** Opening Records supplied block **
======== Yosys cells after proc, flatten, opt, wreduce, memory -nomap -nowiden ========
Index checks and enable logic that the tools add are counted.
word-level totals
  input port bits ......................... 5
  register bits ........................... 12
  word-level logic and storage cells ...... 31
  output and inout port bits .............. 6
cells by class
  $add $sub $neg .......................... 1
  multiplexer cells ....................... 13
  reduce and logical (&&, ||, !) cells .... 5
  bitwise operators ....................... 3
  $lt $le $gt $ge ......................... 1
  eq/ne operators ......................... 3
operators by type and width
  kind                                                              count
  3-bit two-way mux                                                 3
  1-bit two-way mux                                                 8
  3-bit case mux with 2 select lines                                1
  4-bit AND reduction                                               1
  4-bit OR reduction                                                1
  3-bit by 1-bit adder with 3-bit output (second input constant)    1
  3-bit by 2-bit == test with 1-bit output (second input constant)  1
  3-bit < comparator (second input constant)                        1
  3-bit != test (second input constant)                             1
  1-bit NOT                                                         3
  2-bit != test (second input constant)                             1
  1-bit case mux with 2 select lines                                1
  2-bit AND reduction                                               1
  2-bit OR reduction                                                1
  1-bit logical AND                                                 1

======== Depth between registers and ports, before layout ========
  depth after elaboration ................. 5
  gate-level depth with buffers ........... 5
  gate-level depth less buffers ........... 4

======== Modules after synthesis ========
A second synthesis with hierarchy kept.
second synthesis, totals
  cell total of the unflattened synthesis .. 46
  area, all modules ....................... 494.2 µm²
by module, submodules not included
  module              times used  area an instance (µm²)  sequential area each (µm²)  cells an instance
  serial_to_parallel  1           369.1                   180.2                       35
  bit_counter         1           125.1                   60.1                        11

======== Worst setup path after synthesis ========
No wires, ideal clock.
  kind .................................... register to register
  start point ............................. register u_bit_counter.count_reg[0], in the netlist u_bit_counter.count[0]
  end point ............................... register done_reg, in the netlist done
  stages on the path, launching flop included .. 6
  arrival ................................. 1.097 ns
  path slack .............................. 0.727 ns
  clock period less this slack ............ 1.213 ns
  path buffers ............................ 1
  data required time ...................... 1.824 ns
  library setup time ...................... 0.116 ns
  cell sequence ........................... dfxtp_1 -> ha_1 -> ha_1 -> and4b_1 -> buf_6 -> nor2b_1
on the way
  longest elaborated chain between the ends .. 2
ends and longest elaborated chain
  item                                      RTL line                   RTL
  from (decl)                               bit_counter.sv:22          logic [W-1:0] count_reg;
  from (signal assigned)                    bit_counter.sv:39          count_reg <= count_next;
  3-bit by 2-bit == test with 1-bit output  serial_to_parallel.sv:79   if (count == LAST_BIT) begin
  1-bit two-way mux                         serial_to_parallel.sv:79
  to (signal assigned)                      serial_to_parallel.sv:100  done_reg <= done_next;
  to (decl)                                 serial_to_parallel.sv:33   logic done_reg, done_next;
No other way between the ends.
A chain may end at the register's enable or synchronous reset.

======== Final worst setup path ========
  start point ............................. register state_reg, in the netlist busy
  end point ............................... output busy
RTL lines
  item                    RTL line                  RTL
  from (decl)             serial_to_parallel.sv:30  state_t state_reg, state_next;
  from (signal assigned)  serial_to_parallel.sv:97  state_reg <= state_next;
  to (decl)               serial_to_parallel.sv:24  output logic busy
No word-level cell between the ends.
[src/rtl/load_store_unit.sv]
// RV32I load/store initiator for a word-addressed, combinational-read RAM.
// Sub-word stores are read-modify-write. Handshake: a request transfers on a
// rising edge where req_valid && req_ready; req_ready is high only in IDLE.
// resp_valid is a one-cycle pulse with no back-pressure.
module load_store_unit
  import lsu_pkg::*;
#(
  parameter int ADDR_WIDTH = 10,
  parameter int DATA_WIDTH = 32
) (
  input  logic                  clk,
  input  logic                  rst,
  input  logic                  req_valid,
  output logic                  req_ready,
  input  logic                  req_is_store,
  input  logic [2:0]            req_funct3,
  input  logic [31:0]           req_addr,
  input  logic [DATA_WIDTH-1:0] req_store_data,
  output logic                  resp_valid,
  output logic                  resp_err,
  output logic [DATA_WIDTH-1:0] resp_load_data,
  output logic [ADDR_WIDTH-1:0] mem_addr,
  output logic                  mem_we,
  output logic [DATA_WIDTH-1:0] mem_write_data,
  input  logic [DATA_WIDTH-1:0] mem_read_data,
  output logic [2:0]            state_dbg
);

  lsu_state_e            state_q, state_d;
  logic [ADDR_WIDTH-1:0] widx_q;
  logic [1:0]            off_q;
  logic [2:0]            funct3_q;
  logic [31:0]           store_data_q;
  logic [31:0]           merge_q;
  logic                  err_q;
  logic [31:0]           load_q;
  logic [31:0]           align_out;
  logic                  req_err;
  logic                  unused_addr_bits;

  // Upper address bits wrap modulo the RAM size.
  assign unused_addr_bits = ^req_addr[31:ADDR_WIDTH+2];

  assign req_err = access_error(req_is_store, req_funct3, req_addr[1:0]);

  lsu_load_align u_align (
    .word   (mem_read_data),
    .funct3 (funct3_q),
    .off    (off_q),
    .result (align_out)
  );

  // State register.
  always_ff @(posedge clk) begin
    if (rst) state_q <= ST_IDLE;
    else     state_q <= state_d;
  end

  // Next-state decode.
  always_comb begin
    state_d = state_q;
    case (state_q)
      ST_IDLE: begin
        if (req_valid) begin
          if (req_err)                 state_d = ST_RESP;
          else if (!req_is_store)      state_d = ST_LOAD;
          else if (req_funct3 == F3_W) state_d = ST_WRITE;
          else                         state_d = ST_RMW_READ;
        end
      end
      ST_LOAD:     state_d = ST_RESP;
      ST_RMW_READ: state_d = ST_WRITE;
      ST_WRITE:    state_d = ST_RESP;
      ST_RESP:     state_d = ST_IDLE;
      default:     state_d = ST_IDLE;
    endcase
  end

  // Request latch, load capture and store merge.
  always_ff @(posedge clk) begin
    if (rst) begin
      widx_q       <= '0;
      off_q        <= '0;
      funct3_q     <= '0;
      store_data_q <= '0;
      merge_q      <= '0;
      err_q        <= 1'b0;
      load_q       <= '0;
    end else begin
      case (state_q)
        ST_IDLE: begin
          if (req_valid) begin
            widx_q       <= req_addr[ADDR_WIDTH+1:2];
            off_q        <= req_addr[1:0];
            funct3_q     <= req_funct3;
            store_data_q <= req_store_data;
            merge_q      <= req_store_data;
            err_q        <= req_err;
            load_q       <= '0;
          end
        end
        ST_LOAD:     load_q  <= align_out;
        ST_RMW_READ: merge_q <= store_merge(mem_read_data, store_data_q, funct3_q, off_q);
        default: ;
      endcase
    end
  end

  assign req_ready      = (state_q == ST_IDLE);
  assign resp_valid     = (state_q == ST_RESP);
  assign resp_err       = (state_q == ST_RESP) && err_q;
  assign resp_load_data = load_q;
  assign mem_addr       = widx_q;
  // A reset arriving during WRITE must not let the write land.
  assign mem_we         = (state_q == ST_WRITE) && !rst;
  assign mem_write_data = merge_q;
  assign state_dbg      = state_q;

endmodule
** Closing Records supplied block **
Task
The material must be written out again in full and without changes.

Result
======== Yosys cells after proc, flatten, opt, wreduce, memory -nomap -nowiden ========
Index checks and enable logic that the tools add are counted.
word-level totals
  input port bits ......................... 5
  register bits ........................... 12
  word-level logic and storage cells ...... 31
  output and inout port bits .............. 6
cells by class
  $add $sub $neg .......................... 1
  multiplexer cells ....................... 13
  reduce and logical (&&, ||, !) cells .... 5
  bitwise operators ....................... 3
  $lt $le $gt $ge ......................... 1
  eq/ne operators ......................... 3
operators by type and width
  kind                                                              count
  3-bit two-way mux                                                 3
  1-bit two-way mux                                                 8
  3-bit case mux with 2 select lines                                1
  4-bit AND reduction                                               1
  4-bit OR reduction                                                1
  3-bit by 1-bit adder with 3-bit output (second input constant)    1
  3-bit by 2-bit == test with 1-bit output (second input constant)  1
  3-bit < comparator (second input constant)                        1
  3-bit != test (second input constant)                             1
  1-bit NOT                                                         3
  2-bit != test (second input constant)                             1
  1-bit case mux with 2 select lines                                1
  2-bit AND reduction                                               1
  2-bit OR reduction                                                1
  1-bit logical AND                                                 1

======== Depth between registers and ports, before layout ========
  depth after elaboration ................. 5
  gate-level depth with buffers ........... 5
  gate-level depth less buffers ........... 4

======== Modules after synthesis ========
A second synthesis with hierarchy kept.
second synthesis, totals
  cell total of the unflattened synthesis .. 46
  area, all modules ....................... 494.2 µm²
by module, submodules not included
  module              times used  area an instance (µm²)  sequential area each (µm²)  cells an instance
  serial_to_parallel  1           369.1                   180.2                       35
  bit_counter         1           125.1                   60.1                        11

======== Worst setup path after synthesis ========
No wires, ideal clock.
  kind .................................... register to register
  start point ............................. register u_bit_counter.count_reg[0], in the netlist u_bit_counter.count[0]
  end point ............................... register done_reg, in the netlist done
  stages on the path, launching flop included .. 6
  arrival ................................. 1.097 ns
  path slack .............................. 0.727 ns
  clock period less this slack ............ 1.213 ns
  path buffers ............................ 1
  data required time ...................... 1.824 ns
  library setup time ...................... 0.116 ns
  cell sequence ........................... dfxtp_1 -> ha_1 -> ha_1 -> and4b_1 -> buf_6 -> nor2b_1
on the way
  longest elaborated chain between the ends .. 2
ends and longest elaborated chain
  item                                      RTL line                   RTL
  from (decl)                               bit_counter.sv:22          logic [W-1:0] count_reg;
  from (signal assigned)                    bit_counter.sv:39          count_reg <= count_next;
  3-bit by 2-bit == test with 1-bit output  serial_to_parallel.sv:79   if (count == LAST_BIT) begin
  1-bit two-way mux                         serial_to_parallel.sv:79
  to (signal assigned)                      serial_to_parallel.sv:100  done_reg <= done_next;
  to (decl)                                 serial_to_parallel.sv:33   logic done_reg, done_next;
No other way between the ends.
A chain may end at the register's enable or synchronous reset.

======== Final worst setup path ========
  start point ............................. register state_reg, in the netlist busy
  end point ............................... output busy
RTL lines
  item                    RTL line                  RTL
  from (decl)             serial_to_parallel.sv:30  state_t state_reg, state_next;
  from (signal assigned)  serial_to_parallel.sv:97  state_reg <= state_next;
  to (decl)               serial_to_parallel.sv:24  output logic busy
No word-level cell between the ends.
[src/rtl/load_store_unit.sv]
// RV32I load/store initiator for a word-addressed, combinational-read RAM.
// Sub-word stores are read-modify-write. Handshake: a request transfers on a
// rising edge where req_valid && req_ready; req_ready is high only in IDLE.
// resp_valid is a one-cycle pulse with no back-pressure.
module load_store_unit
  import lsu_pkg::*;
#(
  parameter int ADDR_WIDTH = 10,
  parameter int DATA_WIDTH = 32
) (
  input  logic                  clk,
  input  logic                  rst,
  input  logic                  req_valid,
  output logic                  req_ready,
  input  logic                  req_is_store,
  input  logic [2:0]            req_funct3,
  input  logic [31:0]           req_addr,
  input  logic [DATA_WIDTH-1:0] req_store_data,
  output logic                  resp_valid,
  output logic                  resp_err,
  output logic [DATA_WIDTH-1:0] resp_load_data,
  output logic [ADDR_WIDTH-1:0] mem_addr,
  output logic                  mem_we,
  output logic [DATA_WIDTH-1:0] mem_write_data,
  input  logic [DATA_WIDTH-1:0] mem_read_data,
  output logic [2:0]            state_dbg
);

  lsu_state_e            state_q, state_d;
  logic [ADDR_WIDTH-1:0] widx_q;
  logic [1:0]            off_q;
  logic [2:0]            funct3_q;
  logic [31:0]           store_data_q;
  logic [31:0]           merge_q;
  logic                  err_q;
  logic [31:0]           load_q;
  logic [31:0]           align_out;
  logic                  req_err;
  logic                  unused_addr_bits;

  // Upper address bits wrap modulo the RAM size.
  assign unused_addr_bits = ^req_addr[31:ADDR_WIDTH+2];

  assign req_err = access_error(req_is_store, req_funct3, req_addr[1:0]);

  lsu_load_align u_align (
    .word   (mem_read_data),
    .funct3 (funct3_q),
    .off    (off_q),
    .result (align_out)
  );

  // State register.
  always_ff @(posedge clk) begin
    if (rst) state_q <= ST_IDLE;
    else     state_q <= state_d;
  end

  // Next-state decode.
  always_comb begin
    state_d = state_q;
    case (state_q)
      ST_IDLE: begin
        if (req_valid) begin
          if (req_err)                 state_d = ST_RESP;
          else if (!req_is_store)      state_d = ST_LOAD;
          else if (req_funct3 == F3_W) state_d = ST_WRITE;
          else                         state_d = ST_RMW_READ;
        end
      end
      ST_LOAD:     state_d = ST_RESP;
      ST_RMW_READ: state_d = ST_WRITE;
      ST_WRITE:    state_d = ST_RESP;
      ST_RESP:     state_d = ST_IDLE;
      default:     state_d = ST_IDLE;
    endcase
  end

  // Request latch, load capture and store merge.
  always_ff @(posedge clk) begin
    if (rst) begin
      widx_q       <= '0;
      off_q        <= '0;
      funct3_q     <= '0;
      store_data_q <= '0;
      merge_q      <= '0;
      err_q        <= 1'b0;
      load_q       <= '0;
    end else begin
      case (state_q)
        ST_IDLE: begin
          if (req_valid) begin
            widx_q       <= req_addr[ADDR_WIDTH+1:2];
            off_q        <= req_addr[1:0];
            funct3_q     <= req_funct3;
            store_data_q <= req_store_data;
            merge_q      <= req_store_data;
            err_q        <= req_err;
            load_q       <= '0;
          end
        end
        ST_LOAD:     load_q  <= align_out;
        ST_RMW_READ: merge_q <= store_merge(mem_read_data, store_data_q, funct3_q, off_q);
        default: ;
      endcase
    end
  end

  assign req_ready      = (state_q == ST_IDLE);
  assign resp_valid     = (state_q == ST_RESP);
  assign resp_err       = (state_q == ST_RESP) && err_q;
  assign resp_load_data = load_q;
  assign mem_addr       = widx_q;
  // A reset arriving during WRITE must not let the write land.
  assign mem_we         = (state_q == ST_WRITE) && !rst;
  assign mem_write_data = merge_q;
  assign state_dbg      = state_q;

endmodule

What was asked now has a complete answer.